14 de junho de 2007

NA SALA ESCURA: Cinema vazio de emoção

SOBERBA. «Ele não pretendia um tributo, nem uma música ou um monumento ou ainda poemas de guerra e de valor. O seu desejo era simples: "Lembrem-se de nós", disse-me.» DILLIUS (David Wenham), «300»

O que se passa com as grandes produções de Hollywood? O fenómeno arrasta-se há alguns anos, mas tem vindo a sofrer uma mutação com a predominância das tecnologias digitais que se infiltram e desvalorizam, cada vez mais, a história e corrompem o lado genuíno das imagens. Em duas recentes experiências cinematográficas, o resultado foi o mesmo: sentir um fascínio pelas potencialidades visuais do novo cinema, mas sentir um vazio de emoção. Tanto 300 como OS PIRATAS DAS CARAÍBAS - NOS CONFINS DO MUNDO são aventuras que pretendem resgatar ímpetos de valentia antigos, mas o que passa são sons ensurdecedores, demasiadas peripécias e reviravoltas previsíveis de argumento, além de haver um distanciamento crescente das personagens em relação ao espectador. Um exemplo: Jack Sparrow começou por ser uma deliciosa inversão que Johnny Depp construiu do chavão de um pirata, mas neste terceiro filme pouco mais faz do que arrastar-se até ao fim da história. Nem mesmo a inclusão de Keith Richards espevitou o pirata, comodamente instalado nos seus tiques e expressões. Por outro lado, em 300, a personagem de Gerard Butler dá mais nas vistas pelos seus abdominais e gritos de motivação do que por um pingo de humanidade. Neste último caso, é impressionante como a descrição de uma missão humanista é completamente eclipsada pela beleza estrondosa de imagens que ficam a meio caminho entre a BD e os desenhos animados para adultos. Tanto um, como outro filme são prodígios visuais. Mas é que o espectador também costuma ter cérebro (pelo menos, alguns) e nenhuma das duas fitas consegue criar um verdadeiro fascínio ou efeito-surpresa. É bom ir ao cinema e ser estarrecido por acção em larga escala. Mas... onde paira tudo o resto? Será que Hollywood vai caminhar inexoravelmente para a beleza estética e descurar o conteúdo? Nada de radicalismos. Só chateia que sejam estes filmes que encham os cofres da indústria!

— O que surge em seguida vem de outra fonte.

From an optimization exercise on the open Yosys and OpenROAD flow, aimed at small area, a short achievable clock period and few clock cycles per item; shortcuts taken in it are not production practice. Only simulation tests tie the RTL to the original design; equivalence was not proved. No activity file was given, so power comes from the tool's default toggle rates.

==> flow/design.v, too long to show whole: its modules and the start of the top module <==
// module sp_inv: 3 lines
// module sp_nand2: 3 lines
// module sp_nor2: 3 lines
// module sp_nand2b: 3 lines
// module sp_nor2b: 3 lines
// module sp_aoi21: 3 lines
// module sp_oai21: 3 lines
// module sp_xor2: 3 lines
// module sp_xnor2: 3 lines
// module sub_pipelined: 2572 lines
module sub_pipelined #(
   parameter int unsigned w = sub_pipelined_pkg::SUB_W,
   parameter int unsigned s = sub_pipelined_pkg::SUB_S
) (
   input  logic         clk,
   input  logic         rstn,
   input  logic [w-1:0] op1,
   input  logic [w-1:0] op2,
   input  logic         valid_op1,
   input  logic         valid_op2,
   output logic         op_ready,
   output logic [w-1:0] res,
   output logic         valid,
   output logic         borrow,
   output logic         zero,
   input  logic         res_ready
);
  // ...
==> flow/flow/run.sh <==
#!/bin/bash
# Layout flow: the standard flow (standard.sh, unchanged synthesis),
# with each I/O port buffered by a plain sky130_fd_sc_hd__buf_1 instead of
# the buffer cell buffer_ports would pick by itself.
set -o pipefail
export BUFFER_PORTS_ARGS="-buffer_cell sky130_fd_sc_hd__buf_1"
bash standard.sh > standard.log 2>&1
==> flow/standard.sh <==
#!/bin/bash
# synth_recipe.tcl (not shown) runs the flow's synth.tcl, then flattens the netlist and writes it again
# the make line also repeats each setting of config.mk as NAME=value (left out here)
make -C /OpenROAD-flow-scripts/flow DESIGN_CONFIG=/design/flow/config.mk WORK_HOME=/design/flow/orfs CLKGATE_MAP_FILE= SYNTH_SCRIPT=/design/flow/synth_recipe.tcl "${@:-finish}"
==> flow/config.mk <==
export PLATFORM = sky130hd
export DESIGN_NAME = sub_pipelined
export DESIGN_NICKNAME = sub_pipelined
export VERILOG_FILES = /design/flow/design.v
export SDC_FILE = /design/flow/constraint.sdc
export NUM_CORES = 4
export LEC_CHECK = 0
export CAP_MARGIN = 20
export CORE_MARGIN = 2
export CORE_UTILIZATION = 40
export PLACE_DENSITY = 0.6
export SLEW_MARGIN = 20
export SYNTH_HIERARCHICAL = 1
export SYNTH_MINIMUM_KEEP_SIZE = 0
==> flow/constraint.sdc <==
create_clock -name core_clock -period 3.5 [get_ports {clk}]
set_input_delay 0.7000 -clock core_clock [delete_from_list [all_inputs] [get_ports {clk}]]
set_output_delay 0.7000 -clock core_clock [all_outputs]
set_load 0.01 [all_outputs]
==> out/qor.yml, run 1 <==
status:
  outcome: "complete, no violations"
cts:
  cts_tree: "done"
  cts.path.max_buffers: 2
sta:
  final_min_period_over_clock_period: 0.864
  hold_viol: 0
  finalSetupTns_ps: 0
  slew_headroom: 0.577
layout:
  seq_share: 0.263
  multi_input_area_share: 0.513
  multi_input_area_sq_um: 7660
setup_path:
  crit_slowest_cell: "o21ai_1"
  cp.depth: 14
  worstPathArrival_ps: 3190
  path_class: "input pin to register"
power:
  p_sw_frac: 0.349
  p_total_mw: 6.21
logic_synthesis:
  synth-async-reset-ratio: 0.00763
  synth_edf_count: 130
  seq_area_frac_synth: 0.323
  synth_ff_type: "edfxtp_1"
  synth_top_family_by_area: "simple AND/OR/NAND/NOR gates"
die:
  taps: 390
detailed_routing:
  dr.max_layer_used: "met5"
placed_design:
  globalplace.congestion: 0.886
flow_run:
  drv_cap: 0
Testbench counts, summed over its fixed seeds: cycles 3,208, items 3,200.
==> run 2: changes to the inputs <==
==> flow/flow/run.sh (replaced) <==
#!/bin/bash
# Layout flow: the standard flow (standard.sh, synthesis unchanged) with
#  - each I/O port buffered by a plain sky130_fd_sc_hd__buf_1 instead of the
#    buffer cell buffer_ports would pick by itself;
#  - after floorplan, every combinational cell reset to its _1 size
#    (flow/downsize.tcl), so that timing repair sizes up only what it needs;
#  - timing repair asked for extra setup margin (SETUP_SLACK_MARGIN below).
# Each step's full output goes to its own log file in this folder.
set -eo pipefail
ARGS=("BUFFER_PORTS_ARGS=-buffer_cell sky130_fd_sc_hd__buf_1"
      "SETUP_SLACK_MARGIN=0.8")
bash standard.sh "${ARGS[@]}" floorplan > standard_floorplan.log 2>&1
F=$PWD/orfs/results/sky130hd/sub_pipelined/base/2_floorplan.odb
ODB_IN=$F ODB_OUT=$F openroad -no_init -exit flow/downsize.tcl > downsize.log 2>&1
bash standard.sh "${ARGS[@]}" finish > standard_finish.log 2>&1
==> flow/flow/downsize.tcl (new file) <==
# Reset every combinational cell that synthesis upsized to its _1 size, so
# that timing repair later sizes up only the gates that need it.
read_db $::env(ODB_IN)
set db [ord::get_db]
set n 0
foreach inst [[ord::get_db_block] getInsts] {
  set m [[$inst getMaster] getName]
  if {![regexp {^(sky130_fd_sc_hd__)([a-z0-9]+)_([0-9]+)$} $m -> pfx base sz]} { continue }
  if {[regexp {^(e?df|dl|sdf|tap|fill|decap|conb|clk)} $base]} { continue }
  if {$sz == 1} { continue }
  set new [$db findMaster ${pfx}${base}_1]
  if {$new == "NULL" || $new == ""} { continue }
  $inst swapMaster $new
  incr n
}
puts "downsized $n cells"
write_db $::env(ODB_OUT)
==> run 2 against run 1 <==
Still clean. Clock power fell by 9%. Fmax rose by 14%. Routed wire length fell by 7.9%. Critical path type unchanged. Critical endpoint is now res_q[77].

PS - E alguém ainda tem pachorra para sequelas? Só este mês estreou-se o fim da trilogia dos PIRATAS DAS CARAÍBAS, o terceiro HOMEM-ARANHA, o segundo QUARTETO FANTÁSTICO, o terceiro OCEAN´S 11 (que é como quem diz mais do mesmo, OCEAN'S 13), e vêm a caminho o terceiro SHREK (quando o quarto está já em pré-produção) e o quarto DIE HARD (com um Bruce Willis ainda para as curvas em matéria de cinema de acção)!!! Socorro! Crise de imaginação! Totalmente... Alguém disse que os «blockbusters» estão cada vez mais desinteressantes?

300
de Zack Snyder (2006)
* * *
É surpreendente o que a animação digital já consegue fazer na articulação com a imagem real. 300 convence por isso, pelo primor visual, pela estilização extrema que gerou um culto semelhante a SIN CITY, ou não fosse este mais um caso de uma habilidosa adaptação para cinema da BD para adultos de Frank Miller. Mas um filme não é só imagem. E é aí que 300 enfraquece... Personagens que são meras caricaturas, um vilão que quase não existe (desculpe, sr. Santoro, mas o seu desempenho podia ter sido feito por qualquer outro actor, o efeito é o mesmo), demasiados gritos de motivação e esvaziamento de fintas ao argumento. O novo cinema vai ao passado buscar histórias de heroísmo mas o que convoca é só mais uma lição que, por exemplo, BRAVEHEART já nos tinha dado com muito mais pertinência e... emoção.


PIRATAS DAS CARAÍBAS:
NOS CONFINS DO MUNDO

de Gore Verbinski (2007)
* *
O fim da saga chegou finalmente? Parece que existem possibilidades da história voltar. Mas para quê? Não se poderia ter ficado apenas pelo capítulo inicial? Aqui, a equipa regressa e já a personagem de Johnny Depp, a força-motriz desta trilogia, parece cansada, sem chama. O verdadeiro salva-vidas desta terceira parte é o Capitão Barbossa de Geoffrey Rush. O resto é... demasiado. Demasiados efeitos especiais. Demasiadas personagens. Demasiadas reviravoltas. Demasiado! Embora a história de Elizabeth e Will fique encerrada de uma forma particularmente original, tudo o resto é uma cansativa montanha-russa de peripécias desconexas para chegar a lado nenhum. O ímpeto aventureiro já é muito pouco... Enfim, chegou ao fim. Mas eu continuo a preferir o primeiro.